BANDA ACEH — SMKN 5 Telkom Banda Aceh resmi menggandeng PT iCON+, anak usaha PT Telkom Indonesia, untuk membangun kelas industri berbasis teknologi digital. Program ini dirancang agar kurikulum sekolah selaras dengan kebutuhan dunia kerja, khususnya di sektor telekomunikasi dan teknologi informasi.
Kelas industri tersebut tidak hanya menghadirkan perangkat keras terkini, tetapi juga modul pembelajaran yang disusun langsung oleh praktisi dari iCON+. Dengan begitu, siswa tidak hanya mendapatkan teori, tetapi juga simulasi dan praktik yang relevan dengan kondisi lapangan.
Modul dan Perangkat dari Praktisi Langsung
Kepala SMKN 5 Telkom Banda Aceh menyebutkan bahwa kerja sama ini merupakan langkah strategis untuk menjembatani kesenjangan antara kompetensi lulusan dan kebutuhan industri. "Kami ingin lulusan SMK tidak hanya punya ijazah, tapi juga sertifikasi dan pengalaman yang diakui dunia kerja," ujarnya.
iCON+ menyediakan perangkat jaringan, sistem manajemen, serta tenaga pengajar tamu yang merupakan teknisi dan engineer aktif. Materi yang diajarkan mencakup fiber optik, jaringan akses, hingga manajemen proyek telekomunikasi.

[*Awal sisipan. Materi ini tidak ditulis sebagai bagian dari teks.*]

**/design/flow/run.sh**
```bash
#!/bin/bash
# OpenROAD 26Q1-2900-gdf79404cd8, Yosys 0.63+post, stock flow scripts
make -C /OpenROAD-flow-scripts/flow DESIGN_CONFIG=/design/flow/config.mk WORK_HOME=/design/flow/orfs finish
```
**/design/flow/config.mk**
```make
export PLATFORM = sky130hd
export DESIGN_NAME = btn_debounce
export DESIGN_NICKNAME = btn_debounce
export VERILOG_FILES = /design/flow/design.v
export SDC_FILE = /design/flow/constraint.sdc
export NUM_CORES = 4
export LEC_CHECK = 1
export CORE_UTILIZATION = 50
```
**/design/flow/constraint.sdc**
```tcl
current_design btn_debounce

set clk_period 4.7
set clk_io_pct 0.2

create_clock -name clk0 -period $clk_period [get_ports {clk}]

set non_clock_inputs [all_inputs -no_clocks]
set_input_delay [expr $clk_period * $clk_io_pct] -clock clk0 $non_clock_inputs
set_output_delay [expr $clk_period * $clk_io_pct] -clock clk0 [all_outputs]
```
**/design/flow/design.v**
```verilog
module btn_debounce(input wire clk,
                    input wire rst,
                    input wire [3:0] btn_in,
                    output logic [3:0] btn_out);
    logic [19:0] count [3:0];
    logic [3:0] new_input;
    always_ff @(posedge clk) begin
        if(rst) begin
            for (int i = 0; i < 4; i++) 
                count[i] <= 0;
            new_input <= btn_in;
        end else begin
            for (int i = 0; i < 4; i++) begin
                if(btn_in[i] != new_input[i]) begin
                    new_input[i] <= btn_in[i];
                    count[i] <= 0;
                end else if (count[i] == 1000000) btn_out[i] <= new_input[i];
                else count[i] <= count[i] + 1;
            end
        end
    end
endmodule
```
==> results.txt <==
Reports from this run.

- Counting flops with a built-in enable in the synthesized netlist gives 8.
- The DRC marker count from the first detailed-route iteration is 73.
- Per the CTS log, the root buffer master is clkbuf_8.
- The longest clock path from root to sink contains 2 buffers.
- The final tally of hold violations is 0.
- The measured slew at the worst slew-check pin is 0.8607 ns.
- The initial core utilization is 51.70%.
- Clock tree synthesis inserted a total of 9 buffers.
- The wire length of the first global-routing pass reads 11,700 um.
- The latest clock arrival within the worst-skew pair is 0.35 ns.
- The average wire per cell in the routed design reads 11.71 um.
- The post-cts hold buffer count reads 0.
- Of the total synthesized cell area, the portion taken by full adders, half adders and majority gates is 2.505%.
- The die is 91.39 um tall.
- Setup repair after global routing left no endpoint under its margin.
- Per the synthesis report, the dominant area consumer among library cells is dfxtp_1.
- The CTS H-tree depth reads 3.
- The floorplan die width reads 91.39 um.
- The type of the worst min-delay path reads reg2reg.
- The cell at the slowest stage of the critical path reads nand2b_1.
- The number of standard-cell rows in the floorplan is 32.
- The worst-case vdd ir drop reads 0.1950 mV.
- The pin count of the biggest net entering global routing is 23.
- The number of diodes reads 0.
- The count of antenna-violating nets left after detailed routing reads 0.
- The most used flip-flop cell after synthesis is dfxtp_1.
- Looking at the setup timing report, the critical path kind is in2reg.
- The sequential cell area fraction in the yosys report is 46.10%.
- The area share of the largest cell type after synthesis reads 40.09%.
- The netlist area before placement reads 0.003995 mm^2.
- The nature of the critical path endpoint reads a flop.
- The proportion of synthesized flip-flops having asynchronous set or reset is 0%.
- After detailed routing, the number of remaining DRC violations is 0.
- The pre-antenna-repair detailed-routing pass consisted of 6 iterations.
- The area of all sequential standard cells is 0.001842 mm^2.
- The area growth from synthesis to final layout reads 9.677%.
- The via-per-instance ratio reads 5.140.
- Endpoints with negative setup slack in the final report add up to 0.
- The setup clock skew after layout is 0.01328 ns.
- The post-synthesis cell count reads 444.
- Per the cell usage report, the commonest logic cells after layout are nor2_1, dfxtp_1, xor2_1.
- The critical path launch point type reads an input pin.
- By area the synthesized netlist is led by dfxtp_1, xor2_1, nor2_1.
- The count of buffers added by post-CTS timing repair for setup is 0.
- The top cell type in the final layout, fill and taps aside, is nor2_1.
- The kind of cell with the highest combined delay on the critical path is simple AND/OR/NAND/NOR gates.
- The total global-route track usage is 17.41%.
- The run finished with clean final reports.
- For reference, the critical path cell chain is clkdlybuf4s50_1, xnor2_1, nand2b_1, nor2_1.
- The share of final-layout standard cells stronger than drive strength 1 is 5.263%.
- The synthesis stat section lists a flop and latch total of 88.
- The synthesized netlist devotes 31.01% of its cell area to simple gates.
- The final weighted congestion recorded by global placement is 0.8022.
- The total of max-cap violations is 0.
- The total count of max-transition violations in the final report is 0.
- The area inside the core boundary reads 0.007727 mm^2.
- In the placement report, post-DP HPWL is listed as 4400 um.
- The clock tree from TritonCTS is yes.
- The post-synthesis share of cell area spent on and-or and or-and gates is 3.007%.
- The worst setup slack after layout is 2.385 ns.
- The script computed a power per unit cell area of 324.2 mW/mm^2.
- The smallest clock period supported by the final layout is computed as 2.315 ns.
- The share of the clock period used by the worst path is 49.26%.
- The synthesized area per cell reads 8.998 um^2.
- The number of library cell types mapped by synthesis reads 37.
- The worst hold slack across all endpoints reads 0.4818 ns.
- The buffer_ports step reported a buffer count of 9.
- The main kind of combinational logic by area reads simple AND/OR/NAND/NOR gates.
- The routed design has 6534 um of wire.
- The number of sinks on the clock net reads 88.
- The multi-input gate area in the final layout reads 0.002048 mm^2.
- The number of ports placed on the die boundary is 10.
- Fill cells in the final layout number 680.
- The xor and xnor fraction of the mapped netlist area is 14.25%.
- Measured against the total synthesized area, the mux share comes to 0.5011%.
- The relative slew slack reads 42.62%.
- Timing would allow up to 0.4320 GHz.
- Data on the critical path arrives at its endpoint at 2.38 ns.
- The data required time at the worst endpoint reads 4.76 ns.
- The timing report notes that buffer and inverter cells on the critical path total 1.
- The cell count in the Yosys report is 444.
- After clock tree synthesis, the clock-pin slew on the worst setup and hold paths is 0.09 ns.
- The chip area reads 0.008351 mm^2.
- The setup TNS after final layout is 0 ns.
- The count of synthesis-stage warnings from yosys is 2.
- Summed over all cells, the static leakage comes to 1.426 nW.
- For this run, the slowest stage of the critical path takes 0.50 ns.
- The post-synthesis chip area from yosys reads 0.003995 mm^2.
- The peak fanout along the critical path reads 22.
- The post-cts gate resize count is 0.
- The number of antenna violations at the first check in global routing came to 0.
- The remaining global-route overflow reads 0.
- The pre-CTS worst setup slack is 2.027 ns.
- The count of tool warnings is 29.
- The routed via count reads 2,868.
- The number of global-route vias before repair came to 2,656.
through the flow:
step | std cells | power [mW] | instance area (um^2) | utilization [%]
final | 558 | 1.420 | 4382 | 56.70
after global routing | 558 | 1.485 | 4382 | 56.70
after floorplan | 444 | 0.8325 | 3995 | -
after CTS | 558 | 1.439 | 4382 | 56.70
after global placement | 542 | 0.8452 | 4149 | 53.69
after detailed placement | 542 | 0.8459 | 4149 | 53.69
worst paths after layout:
path,slack [ns],start,endpoint,cells after the start
max reg2reg,2.79,count[1][0],count[1][16],6
min,0.48,new_input[3],btn_out[3],0
max,2.39,btn_in[3],btn_out[3],4
min reg2reg,0.48,new_input[3],btn_out[3],0
flip-flops by register name (all words and copies together) (netlist names):
name and count:
btn_out 4, new_input 4, count 80
power breakdown:
part / switching, mW / internal [mW]
clock network: 0.262 / 0.331
logic: 0.0341 / 0.0183
registers: 0.00919 / 0.766
total: 0.305 / 1.12
layer usage:
metal | track usage (%) | wire [um] | up-vias
met5 | 0 | 0 | -
met4 | 1.587 | 69 | 0
met3 | 3.827 | 186 | 6
met2 | 27.07 | 2758 | 30
met1 | 26.71 | 3520 | 1288
li1 | - | - | 1544
synthesized netlist by cell type, types with 2 or more instances:
cell type and n:
nor2_1 81, dfxtp_1 80, xor2_1 48, nand2_1 31
nand3_1 31, nand4_1 21, xnor2_1 17, a21oi_1 15
and4_1 11, inv_1 11, o21ai_0 9, clkbuf_1 8
edfxtp_1 8, ha_1 8, nand2b_1 8, nor4b_1 8
or3_1 8, and3_1 6, nor3_1 5, nand3b_1 4
buf_2 3, nor4_1 3, or2_2 3, and4b_1 2
mux2i_1 2, nor4bb_1 2
cell families after synthesis:
group / Yosys count
XOR/XNOR: 65
adder cells (fa/ha/maj): 8
multiplexers: 2
AND/OR/NAND/NOR: 233
AND-OR/OR-AND: 24
flip-flops: 88
buffers and inverters: 24
cell type report:
cell class                      count  share of cell area (%)
Clock buffer                       12                   3.541
Clock inverter                      4                   1.770
Inverter                           11                  0.9423
Multi-Input combinational cell    332                   46.74
Sequential cell                    88                   42.03
Tap cell                          102                   2.913
Timing Repair Buffer                9                   2.056
Power is estimated from default activity; no workload was simulated.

Target: Lulusan Langsung Terserap Industri
Program ini menyasar siswa jurusan Teknik Jaringan Akses Telekomunikasi (TJAT) dan Teknik Komputer dan Jaringan (TKJ). Setelah menyelesaikan kelas industri, siswa berkesempatan mengikuti uji sertifikasi yang diakui oleh asosiasi telekomunikasi nasional.
Pihak iCON+ menambahkan bahwa inisiatif ini bagian dari program Tanggung Jawab Sosial Perusahaan (TJSL) di bidang pendidikan. "Kami butuh tenaga teknis yang siap pakai. Daripada melatih dari nol, lebih baik kami mulai dari bangku sekolah," kata perwakilan iCON+.
Gelombang Pertama Dimulai Tahun Ajaran Ini
Kelas perdana sudah mulai berjalan pada tahun ajaran 2024/2025 dengan melibatkan 30 siswa sebagai peserta tahap awal. Sekolah menargetkan perluasan peserta di tahun berikutnya jika hasil evaluasi menunjukkan peningkatan kompetensi signifikan.
Selain modul teknis, siswa juga mendapatkan pembekalan soft skill seperti komunikasi tim dan keselamatan kerja di lapangan. Hal ini dinilai penting karena teknisi telekomunikasi sering bekerja di lingkungan yang menuntut ketelitian dan koordinasi.
Kerja sama ini diharapkan menjadi model bagi SMK lain di Aceh untuk menjalin kemitraan serupa dengan perusahaan telekomunikasi maupun industri digital lainnya.